ROC AUC kNN: 0.794592150479291
ROC AUC LR: 0.8170012660517273
ROC AUC GDB: 0.8874660879001628


## II.3 Hyperparameter optimization: GridSearch

We can now perform a grid search to try improving our performances.

Let's try to improve our Gradient Boosting.

To help you out, here is the signature of the Gradient Boosting Classifier in scikit-learn:

```python
GradientBoostingClassifier(loss=’deviance’, learning_rate=0.1, n_estimators=100, subsample=1.0, criterion=’friedman_mse’, min_samples_split=2, min_samples_leaf=1, min_weight_fraction_leaf=0.0, max_depth=3, min_impurity_decrease=0.0, min_impurity_split=None, init=None, random_state=None, max_features=None, verbose=0, max_leaf_nodes=None, warm_start=False, presort=’auto’, validation_fraction=0.1, n_iter_no_change=None, tol=0.0001)
```

For more information, you can go check the [online documentation](https://scikit-learn.org/stable/modules/generated/sklearn.ensemble.GradientBoostingClassifier.html).

**Exercise:**

Make the hyperparameter optimization of your model.
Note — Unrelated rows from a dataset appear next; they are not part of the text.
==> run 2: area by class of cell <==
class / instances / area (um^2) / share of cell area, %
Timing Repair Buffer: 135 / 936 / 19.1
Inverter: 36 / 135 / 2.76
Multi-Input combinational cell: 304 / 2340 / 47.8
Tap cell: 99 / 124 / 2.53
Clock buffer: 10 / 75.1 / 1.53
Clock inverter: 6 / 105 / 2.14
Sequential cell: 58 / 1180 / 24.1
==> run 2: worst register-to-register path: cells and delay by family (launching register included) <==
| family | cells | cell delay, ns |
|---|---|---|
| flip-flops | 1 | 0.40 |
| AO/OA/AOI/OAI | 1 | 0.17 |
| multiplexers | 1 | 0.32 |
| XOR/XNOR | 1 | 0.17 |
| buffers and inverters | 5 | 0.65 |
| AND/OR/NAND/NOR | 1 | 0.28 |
## config.mk

```make
export PLATFORM = sky130hd
export DESIGN_NAME = rdv_matcher
export DESIGN_NICKNAME = d
export VERILOG_FILES = /design/src/rtl/rdv_pkg.sv /design/src/rtl/rdv_fifo.sv /design/src/rtl/rdv_entry.sv /design/src/rtl/rdv_matcher.sv
export SDC_FILE = /design/constraint.sdc
export NUM_CORES = 1
export LEC_CHECK = 0
export BUFFER_PORTS_ARGS = -buffer_cell sky130_fd_sc_hd__buf_4
export CORE_UTILIZATION = 56
export DETAILED_ROUTE_END_ITERATION = 10
export HOLD_SLACK_MARGIN = 0.12
export PLACE_DENSITY = 0.76
export SETUP_SLACK_MARGIN = 0.5
export SYNTH_ARGS = -nofsm -noshare
export SYNTH_HDL_FRONTEND = slang
export SYNTH_SLANG_ARGS = --single-unit
```

## constraint.sdc

```tcl
create_clock -name clk -period 2.26 [get_ports clk]
set_input_delay 0.339 -clock clk [delete_from_list [all_inputs] [get_ports clk]]
set_output_delay 0.339 -clock clk [all_outputs]
set_load 0.05 [all_outputs]
```
**src/rtl/lrr_pkg.sv**
```systemverilog
package lrr_pkg;

  typedef enum logic {
    OE_OFF = 1'b0,
    OE_ON  = 1'b1
  } oe_state_e;

  // next value of one sticky status bit: a request wins over any wipe
  function automatic logic stat_bit_next(input logic cur,
                                         input logic set,
                                         input logic wipe);
    return set | (cur & ~wipe);
  endfunction

  // next state of the pin enable
  function automatic oe_state_e oe_next(input oe_state_e cur,
                                        input logic      any_set,
                                        input logic      self_mode,
                                        input logic      done,
                                        input logic      any_stat_next);
    oe_state_e nxt;
    if (any_set)        nxt = OE_ON;
    else if (self_mode) nxt = done ? OE_OFF : cur;
    else                nxt = any_stat_next ? OE_ON : OE_OFF;
    return nxt;
  endfunction

endpackage

```
**src/rtl/lrr_status_bank.sv**
```systemverilog
module lrr_status_bank #(
  parameter int NPORT = 8
) (
  input  logic             clk,
  input  logic             rst_n,
  input  logic [NPORT-1:0] set_vec,
  input  logic [NPORT-1:0] wipe_vec,
  output logic [NPORT-1:0] stat_q,
  output logic [NPORT-1:0] stat_d
);
  import lrr_pkg::*;

  for (genvar i = 0; i < NPORT; i++) begin : g_bit
    always_comb stat_d[i] = stat_bit_next(stat_q[i], set_vec[i], wipe_vec[i]);

    always_ff @(posedge clk or negedge rst_n) begin
      if (!rst_n) stat_q[i] <= 1'b0;
      else        stat_q[i] <= stat_d[i];
    end
  end

endmodule

```
**src/rtl/lrr_hold_ctrl.sv**
```systemverilog
module lrr_hold_ctrl (
  input  logic clk,
  input  logic rst_n,
  input  logic any_set,
  input  logic self_mode,
  input  logic done,
  input  logic any_stat_next,
  output logic oe
);
  import lrr_pkg::*;

  oe_state_e state_q, state_d;

  always_comb state_d = oe_next(state_q, any_set, self_mode, done, any_stat_next);

  always_ff @(posedge clk or negedge rst_n) begin
    if (!rst_n) state_q <= OE_OFF;
    else        state_q <= state_d;
  end

  assign oe = (state_q == OE_ON);

endmodule

```
**src/rtl/link_rst_req_ctrl.sv**
```systemverilog
module link_rst_req_ctrl #(
  parameter int NPORT = 8
) (
  input  logic             clk,
  input  logic             hard_rst_n,
  input  logic [NPORT-1:0] req_pulse,
  input  logic             self_rst_en,
  input  logic             clr_wr,
  input  logic [NPORT-1:0] clr_mask,
  input  logic             self_rst_done,
  output logic             pin_oe,
  output logic [NPORT-1:0] req_status
);
  localparam logic [NPORT-1:0] NONE = '0;
  localparam logic [NPORT-1:0] ALL  = '1;

  // named internal events
  logic             any_req_evt;
  logic             self_wipe_evt;
  logic [NPORT-1:0] sw_clr_vec;
  logic [NPORT-1:0] wipe_vec;
  logic [NPORT-1:0] stat_d;
  logic             any_stat_next;

  assign any_req_evt   = |req_pulse;
  assign self_wipe_evt = self_rst_en & self_rst_done;
  assign sw_clr_vec    = clr_wr ? clr_mask : NONE;
  assign wipe_vec      = sw_clr_vec | (self_wipe_evt ? ALL : NONE);
  assign any_stat_next = |stat_d;

  lrr_status_bank #(.NPORT(NPORT)) u_bank (
    .clk      (clk),
    .rst_n    (hard_rst_n),
    .set_vec  (req_pulse),
    .wipe_vec (wipe_vec),
    .stat_q   (req_status),
    .stat_d   (stat_d)
  );

  lrr_hold_ctrl u_hold (
    .clk           (clk),
    .rst_n         (hard_rst_n),
    .any_set       (any_req_evt),
    .self_mode     (self_rst_en),
    .done          (self_rst_done),
    .any_stat_next (any_stat_next),
    .oe            (pin_oe)
  );

endmodule

```
**config.mk**
```make
export PLATFORM = sky130hd
export DESIGN_NAME = link_rst_req_ctrl
export DESIGN_NICKNAME = d
export VERILOG_FILES = /design/src/rtl/lrr_pkg.sv /design/src/rtl/lrr_status_bank.sv /design/src/rtl/lrr_hold_ctrl.sv /design/src/rtl/link_rst_req_ctrl.sv
export SDC_FILE = /design/constraint.sdc
export NUM_CORES = 1
export LEC_CHECK = 0
export BUFFER_PORTS_ARGS = -buffer_cell sky130_fd_sc_hd__buf_2
export CAP_MARGIN = 40
export CORE_MARGIN = 2
export CORE_UTILIZATION = 30
export DETAILED_ROUTE_END_ITERATION = 6
export PLACE_DENSITY = 0.76
export SLEW_MARGIN = 20
export SYNTH_ARGS = -nofsm -noshare
export SYNTH_HDL_FRONTEND = slang
export SYNTH_SLANG_ARGS = --single-unit
```
**constraint.sdc**
```tcl
create_clock -name clk -period 1.2 [get_ports clk]
set_clock_uncertainty 0.15 [all_clocks]
set_input_delay 0.12 -clock clk [delete_from_list [all_inputs] [get_ports clk]]
set_output_delay 0.12 -clock clk [all_outputs]
set_load 0.01 [all_outputs]
```
; ---- Word level (Yosys, flattened, before mapping)
; Cells that the tools add are included.
[word_totals]
ff_bits = 9
inputBits = 21
elab_cells = 44
out_inout_bits = 9
[op_classes]
muxes = 6
n_eq_ne = 1
n_bitwise = 26
n_reduce_logical = 2
[op_table]
columns = op, count
row1 = 8-bit 2-to-1 mux, 2
row2 = 8-bit OR reduction, 2
row3 = 1-bit AND, 9
row4 = 1-bit NOT, 8
row5 = 1-bit bitwise OR, 8
row6 = 8-bit bitwise OR, 1
row7 = 1-bit 2-to-1 mux, 4
row8 = 3-bit by 1-bit inequality test with 1-bit output (second input constant), 1

; ---- Logic depth before layout (Yosys ltp)
[logic_depth]
word_depth = 10
depth_mapped = 6
depth_no_buf = 5

; ---- Modules after synthesis
; A second synthesis with hierarchy kept.
[hier_totals]
cells_unflattened = 53
hier_area_um2 = 436.7
[modules_own_cells]
columns = module, cells_each, area_per_inst_um2, seq_area_each_um2, n_inst
row1 = lrr_status_bank, 24, 290.3, 200.2, 1
row2 = link_rst_req_ctrl, 24, 101.3, 0.0, 1
row3 = lrr_hold_ctrl, 5, 45.0, 25.0, 1

; ---- Worst setup path after synthesis
; No wires, ideal clock.
[synth_timing]
path_type = register to register
start = register u_bank.stat_q[6]
end = register u_hold.state_q, in the netlist u_hold.oe
path_buffers = 0
slack_ns = -0.157
arrival_time_ns = 1.069
setup_ns = 0.138
required_ns = 0.912
period_less_slack_ns = 1.357
path_stages_with_launch = 5
cell_sequence = dfrtp_1 a31o_1 nor4_2 a21oi_1 nand4b_1
[synth_between]
elab_chain_cells = 6
[synth_lines]
columns = item, line
row1 = "start, declared", lrr_status_bank.sv:8  ; output logic [NPORT-1:0] stat_q,
row2 = "start signal, assigned by index", lrr_status_bank.sv:18  ; else stat_q[i] <= stat_d[i];
row3 = 1-bit AND, lrr_pkg.sv:12  ; return set | (cur & ~wipe);
row4 = 1-bit bitwise OR, lrr_pkg.sv:12
row5 = via stat_d[6], link_rst_req_ctrl.sv:22  ; logic [NPORT-1:0] stat_d;
row6 = 8-bit OR reduction, link_rst_req_ctrl.sv:29  ; assign any_stat_next = |stat_d;
row7 = 1-bit 2-to-1 mux, lrr_pkg.sv:24  ; else nxt = any_stat_next ? OE_ON : OE_OFF;
row8 = 1-bit 2-to-1 mux, lrr_pkg.sv:23  ; else if (self_mode) nxt = done ? OE_OFF : cur;
row9 = 1-bit 2-to-1 mux, lrr_pkg.sv:22  ; if (any_set) nxt = OE_ON;
row10 = "end signal, assigned", lrr_hold_ctrl.sv:18  ; else state_q <= state_d;
row11 = "end, declared", lrr_hold_ctrl.sv:12  ; oe_state_e state_q, state_d;
; The timed path passes the listed nets, and every way through them passes these cells.
; A chain may end at the register's enable or synchronous reset.

; ---- Final worst setup path
[layout_timing]
start = register u_bank.stat_q[1]
end = register u_hold.state_q, in the netlist u_hold.oe
; The elaborated chain is that of the path after synthesis.

==> flow_summary.toml <==
[pwr]
switchingPower_uw = 198
intPower_uw = 521
finalPower_uw = 719
pwr_density_cell_nw_per_um2 = 1140
vdd_drop_max_v = 0.000667
power_frac_seq_pct = 46.8
clkPwrFrac_pct = 33.0
leakage_nw = 0.291
swShare_pct = 27.6
comb_power_share_pct = 20.2

[worst_setup_path]
cp_max_fo = 2
path_delay_family = "simple AND/OR/NAND/NOR gates"
ff2ff_path_depth = 4
cp_data_required_time_ns = 1.17
path_cells = "a31o_2, nor4_4, a21oi_1, nand4b_1"
crit_path_start_kind = "flip-flop"
cp.depth = 4
critPathBufInv = 0
slowest_delay_ns = 0.38
cp_slowest_cell = "dfrtp_1"
endpoint_kind = "flip-flop"
cp.arrival_ns = 1.38
critPathKind = "flip-flop to flip-flop"

[yosys]
synth_fp_nets = 55
synthCells = 34
synth_area_um2 = 398
ys_warn_count = 0
synth_seq_area_share_pct = 56.6
ys_ff_latch = 9
synth.avg_cell_area_um2 = 11.7
synthDistinctLibCells = 11

[outcome]
status = "finished, violations left"
violations = "negative hold slack, negative setup slack"

[die]
io_pins = 30
core_area_um2 = 1270
initial_core_util_pct = 31.4
chipWidth_um = 40.4
die_height_um = 40.4
fp.dieArea_um2 = 1630
row_count = 13

[cts]
cts-root-buf = "clkbuf_4"
clkTransAtPathRegs_ns = 0.07
cts-hold-fix-buffers = 1
clock_latency_ns = 0.26
cts_tree = "built"
cts.sink_count = 9
htree_num_levels = 1
cts_made_buffers = 3
cts_max_path_buffers = 2
cts_setup_buffers = 0

[timing]
worst_pin_slew_ns = 0.295
fin_crit_sh_pct = 117
fmax_mhz = 712
worst_slack_ns = -0.205
period_minus_slack_ns = 1.41
final-setup-viol-count = 1
rsz0062_at_grt = "true"
hold_viol_final = 8
relSlewSlack_pct = 80.2
worst_hold_slack_ns = -0.0578
slew_violations = 0

[final_layout]
final_util_pct = 49.7
stdcell_count = 86
layout-drive-gt1-share_pct = 63.4
fin_nets = 93
syn_to_final_growth_pct = 58.5
final_common_cell = "buf_2"
diodes = 0
most-common-layout-cells = "buf_2, dfrtp_1, nand2_1, a31o_2, buf_4"

[drt]
drc_errors = 0
antenna_left = 0
vias_per_cell = 4.88
drt_iter0_markers = 8
num_vias = 420
wire_per_inst_um = 12.3
routed_wl_um = 1060
drt_pre_antenna_iters = 4

[global_route]
grtUsageTotal_pct = 17.8
grt_max_degree = 10
grt_first_pass_wirelength_um = 1760
gr-total-overflow = 0
grt_pass1_vias = 415
antenna_found_initial = 0

[job]
drv_cap = 0

[place]
gp_congestion = 0.738
dp_cells = 81
dpl_worst_slack_ns = -0.237
port_buffers = 29

[hold_path]
holdPathStages = 2
hold_class = "input pin to flip-flop"
==> metal layers <==
metal  vias to the layer above  global-route usage, %  share of wire (%)
li1                        206                      -                  -
met5                         -                      0                  0
met1                       187                   18.1                 41
met4                         0                   12.5                  0
met2                        27                   29.8                 49
met3                         0                   6.67                9.2
==> cells in the mapped netlist <==
master	count	share of area (%)
nand2_1	8	7.5
buf_4	1	1.9
nand3b_1	1	1.9
a31o_1	3	6.6
a21oi_1	1	1.3
nand4b_1	1	2.2
nor4_2	2	6.3
nor4_1	2	3.1
a31o_2	5	11
dfrtp_1	9	57
nand2_2	1	1.6
==> sequential cells by signal, summed over array words and instances (netlist names) <==
| name | count |
|---|---|
| u_hold.oe | 1 |
| u_bank.stat_q | 8 |
==> layout make-up <==
type,count,area (µm²)
repair buffers,34,185
well taps,15,18.8
clock inverters,1,5.00
multi-input cells,24,174
flip-flops and latches,9,225
clock buffers,3,22.5
fillers,116,638
==> cell families (layout without fill, tap and decap cells) <==
logic type,after synthesis,after routing,synth area share [%]
AOI/OAI and AO/OA,9,9,18.9
and+or+nand+nor,15,15,22.6
DFF,9,9,56.6
buffers and inverters,1,38,1.89
==> timing repair <==
item / 4_1_cts / 5_1_grt
pin swaps: 2 / 2
gates resized for setup: 0 / 1
hold endpoints to repair: 18 / 8
endpoints found under the setup margin: 1 / 1
==> power by group through the flow <==
stage	combinational (mW)	clock [mW]	sequential, mW
3_3_place_gp	0.138	0	0.341
3_5_place_dp	0.138	0	0.341
4_1_cts	0.141	0.246	0.336
2_1_floorplan	0.0476	0	0.352
6_report	0.145	0.237	0.336
5_1_grt	0.161	0.269	0.339
==> worst paths after layout <==
| check | endpoint | slack [ns] | from |
|---|---|---|---|
| min reg2reg | u_bank.stat_q[4] | 0.39 | u_bank.stat_q[4] |
| max reg2reg | u_hold.oe | -0.21 | u_bank.stat_q[1] |
| min | u_bank.stat_q[4] | -0.06 | req_pulse[4] |
| min in group asynchronous | u_bank.stat_q[2] | 0.09 | hard_rst_n |
| max | u_hold.oe | -0.21 | u_bank.stat_q[1] |
| max in group asynchronous | u_bank.stat_q[7] | 0.63 | hard_rst_n |
==> stage by stage <==
stage	TNS (ns)	instance area [µm²]
2_1_floorplan	-0.157	398
3_3_place_gp	-0.235	584
3_5_place_dp	-0.237	584
4_1_cts	-0.204	622
5_1_grt	-0.312	631
6_report	-0.205	631
Note: power is estimated with default switching activity, not from simulation.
Here is what you have to do:
- Select the hyperparameters you want to optimize
- Make your python dict containing the hyperparameters values to test (to try to much, it may take a while...)
- Instantiate your grid search object
- Fit your grid search and have a look at the best params
- Evaluate your optimized model: did it improve the performances?

In [13]:
from sklearn.model_selection import GridSearchCV

params= {"max_depth":[3, 5], "n_estimators":[10, 50, 100]}

grid = GridSearchCV(GradientBoostingClassifier(), params, 
                    scoring="accuracy", cv=5)

grid.fit(X_train, y_train)

print('best params are:', grid.best_params_)

print('the optimized accuracy is:', accuracy_score(y_test, grid.predict(X_test)))

best params are: {'max_depth': 5, 'n_estimators': 100}
the optimized accuracy is: 0.9475262368815592


# III. Titanic classification

Now you can reload the data of the titanic prepared in previous course, using pickle:
```python
pickle.load(open('my_data.pkl', 'rb'))
```

And then perform classification on it, try to get the best accuracy you can!